Nevertheless Mount’s title was well-chosen. The family is indeed subversive. It is subversive because it is private. It stands obstinately for the private sphere, for closing the door against the State and its agents. By its very existence it proclaims that private life is more important than public life.
This is why totalitarian regimes have always been hostile to the family. Nazi Germany, Soviet Russia, Maoist and post-Mao China had this in common: they saw families and family values as threats to the authority of the State. All these totalitarian states encouraged, or even compelled, boys and girls to join youth movements where they were indoctrinated with the values of the State and even encouraged to spy on their parents and report any anti-State opinions or actions. China went so far as to require parents to have only one child. Whatever you think of the motive – a desire to curb population growth – you couldn‘t have a clearer example of the subjugation of the family to public policy.

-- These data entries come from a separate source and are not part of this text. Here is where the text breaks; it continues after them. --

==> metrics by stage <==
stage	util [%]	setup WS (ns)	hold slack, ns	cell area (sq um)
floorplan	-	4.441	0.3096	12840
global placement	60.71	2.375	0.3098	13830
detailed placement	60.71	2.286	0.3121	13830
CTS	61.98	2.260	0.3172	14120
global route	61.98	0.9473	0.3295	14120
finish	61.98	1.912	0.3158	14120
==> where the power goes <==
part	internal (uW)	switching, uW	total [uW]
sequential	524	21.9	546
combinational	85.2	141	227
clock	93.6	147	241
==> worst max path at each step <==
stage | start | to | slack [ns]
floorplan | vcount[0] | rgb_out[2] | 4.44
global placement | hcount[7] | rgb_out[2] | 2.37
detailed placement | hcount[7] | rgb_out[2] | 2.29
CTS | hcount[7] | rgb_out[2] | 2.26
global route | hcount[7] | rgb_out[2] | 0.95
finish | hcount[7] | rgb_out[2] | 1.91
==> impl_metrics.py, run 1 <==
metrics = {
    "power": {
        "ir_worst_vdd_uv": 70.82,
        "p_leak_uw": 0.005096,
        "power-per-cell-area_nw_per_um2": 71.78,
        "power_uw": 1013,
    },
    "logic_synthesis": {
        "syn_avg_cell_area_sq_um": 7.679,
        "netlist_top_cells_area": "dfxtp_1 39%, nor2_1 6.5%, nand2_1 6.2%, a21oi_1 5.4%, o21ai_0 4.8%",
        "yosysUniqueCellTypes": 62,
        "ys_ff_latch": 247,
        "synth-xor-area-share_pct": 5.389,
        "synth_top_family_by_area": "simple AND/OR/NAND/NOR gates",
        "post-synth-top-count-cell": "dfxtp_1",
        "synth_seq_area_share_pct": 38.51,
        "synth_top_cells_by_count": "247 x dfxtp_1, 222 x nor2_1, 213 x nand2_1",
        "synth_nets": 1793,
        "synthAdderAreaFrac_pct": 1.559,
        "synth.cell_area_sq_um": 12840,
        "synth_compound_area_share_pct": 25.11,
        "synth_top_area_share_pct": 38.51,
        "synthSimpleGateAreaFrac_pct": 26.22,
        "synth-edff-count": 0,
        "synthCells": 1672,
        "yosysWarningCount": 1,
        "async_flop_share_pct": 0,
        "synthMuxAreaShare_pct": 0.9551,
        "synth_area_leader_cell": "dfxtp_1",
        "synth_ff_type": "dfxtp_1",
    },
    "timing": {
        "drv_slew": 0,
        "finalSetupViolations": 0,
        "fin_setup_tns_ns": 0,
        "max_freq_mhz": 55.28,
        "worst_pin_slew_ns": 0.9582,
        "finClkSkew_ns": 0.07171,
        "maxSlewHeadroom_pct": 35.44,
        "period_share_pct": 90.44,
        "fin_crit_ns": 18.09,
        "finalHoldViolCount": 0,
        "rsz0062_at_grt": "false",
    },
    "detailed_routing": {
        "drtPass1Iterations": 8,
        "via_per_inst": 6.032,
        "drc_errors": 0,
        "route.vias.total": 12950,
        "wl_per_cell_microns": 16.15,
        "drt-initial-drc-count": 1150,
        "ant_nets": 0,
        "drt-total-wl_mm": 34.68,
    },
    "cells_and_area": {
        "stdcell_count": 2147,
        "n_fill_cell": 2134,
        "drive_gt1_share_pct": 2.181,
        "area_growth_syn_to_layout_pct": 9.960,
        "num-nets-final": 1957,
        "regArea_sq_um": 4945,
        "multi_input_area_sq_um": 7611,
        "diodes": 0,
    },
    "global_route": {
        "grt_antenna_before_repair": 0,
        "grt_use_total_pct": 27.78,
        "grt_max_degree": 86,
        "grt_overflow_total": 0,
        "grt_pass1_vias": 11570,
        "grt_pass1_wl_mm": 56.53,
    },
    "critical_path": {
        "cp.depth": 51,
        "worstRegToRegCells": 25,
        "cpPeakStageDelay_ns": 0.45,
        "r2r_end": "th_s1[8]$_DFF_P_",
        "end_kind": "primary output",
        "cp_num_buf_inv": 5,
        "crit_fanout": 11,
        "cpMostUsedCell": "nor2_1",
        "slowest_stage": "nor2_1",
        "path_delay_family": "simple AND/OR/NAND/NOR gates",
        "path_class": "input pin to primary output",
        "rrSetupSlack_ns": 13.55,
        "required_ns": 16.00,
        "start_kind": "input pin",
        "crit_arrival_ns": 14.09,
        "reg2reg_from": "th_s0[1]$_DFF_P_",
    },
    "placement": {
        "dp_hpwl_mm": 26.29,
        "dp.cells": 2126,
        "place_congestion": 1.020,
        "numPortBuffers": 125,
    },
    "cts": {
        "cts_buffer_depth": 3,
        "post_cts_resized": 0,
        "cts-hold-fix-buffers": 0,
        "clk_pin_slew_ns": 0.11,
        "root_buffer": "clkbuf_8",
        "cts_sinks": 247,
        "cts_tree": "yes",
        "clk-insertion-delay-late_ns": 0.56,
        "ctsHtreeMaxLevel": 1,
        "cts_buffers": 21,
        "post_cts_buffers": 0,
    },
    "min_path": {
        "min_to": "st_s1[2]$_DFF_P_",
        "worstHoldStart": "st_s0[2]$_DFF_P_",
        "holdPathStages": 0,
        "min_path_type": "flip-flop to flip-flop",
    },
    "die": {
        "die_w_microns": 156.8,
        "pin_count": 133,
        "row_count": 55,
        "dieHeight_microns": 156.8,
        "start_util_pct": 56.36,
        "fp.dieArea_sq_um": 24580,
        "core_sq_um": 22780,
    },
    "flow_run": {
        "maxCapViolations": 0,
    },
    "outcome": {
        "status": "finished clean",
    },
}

We don’t of course live under a totalitarian regime. Nevertheless even in our liberal social-democratic Scotland, the State displays its distrust of the family and its eagerness to subject families to its authority. Naturally it insists on its own benevolence; it exercises control for our own good. But whatever the motive the autonomy of the family is curtailed.
Many think this desirable. They think it right that parents should now be forbidden from disciplining their children as children have been disciplined for generations. We may agree with this. We may say that smacking children – hitting children- is always wrong. But the significance is undeniable: the State is entitled to interfere as it likes , and as it thinks fit, in family life.
Few of us would deny that such interference is sometimes justified, often justified. We expect the agencies of the State to protect children from maltreatment and abuse, and we criticise them severely whenever they fail to do so.
Yet we are in danger of indulging in an exaggerated, even hysterical, response to such cases. The fact is that the vast majority of children are neither maltreated nor abused. The vast majority of parents are caring and loving, doing their best, whatever their own circumstances, to bring up their children well. And one can go further: the majority, even, I would suggest, the vast majority, succeed in doing so. There are many broken families – but even broken families, ones in which the parents have separated will more often than not find a means of creating a stable and loving home for their children.
The Scottish Government, however, in decreeing that every child should have a “named person” to act as a guardian, or protector of its interests and well-being, is in effect saying that parents cannot be trusted to care for their children. Many parents quite naturally find this offensive and insulting. They believe they are competent to care for their children and to decide what is in their best interests. More often than not, they will be right.
Withdrawal of trust such as this measure displays breeds further distrust. Parents will suffer from this; so will their children; and so also, one should add, will their teachers in school. Civil society operates best when people are trusted to behave well, or to try to behave well. It is corrupted when this trust is withdrawn, and this is precisely what the “named person” proposal does or threatens to do. It corrupts what is a natural relationship. Furthermore, and equally offensively, it implies that the State regards children as its property.
There are other reasons why this proposal is deplorable. The State and other public agencies have scarcely an unblemished record with regard to child care. Children have been abused in council-run children’s homes, and many children “in care” have suffered from a lack of the affection which they need and which the word “care” implies.
Yet the main objection to the proposal is philosophical. It tilts the balance in favour of the public sphere and the authority of the State. It invades the private sphere, opening the door of every home to the agents of the State. Expressing distrust of the family, it weakens the family, and will breed further distrust. It is a thoroughly deplorable measure – adopted of course for apparently benevolent reasons. It will require all the naturally subversive nature of the family to resist it.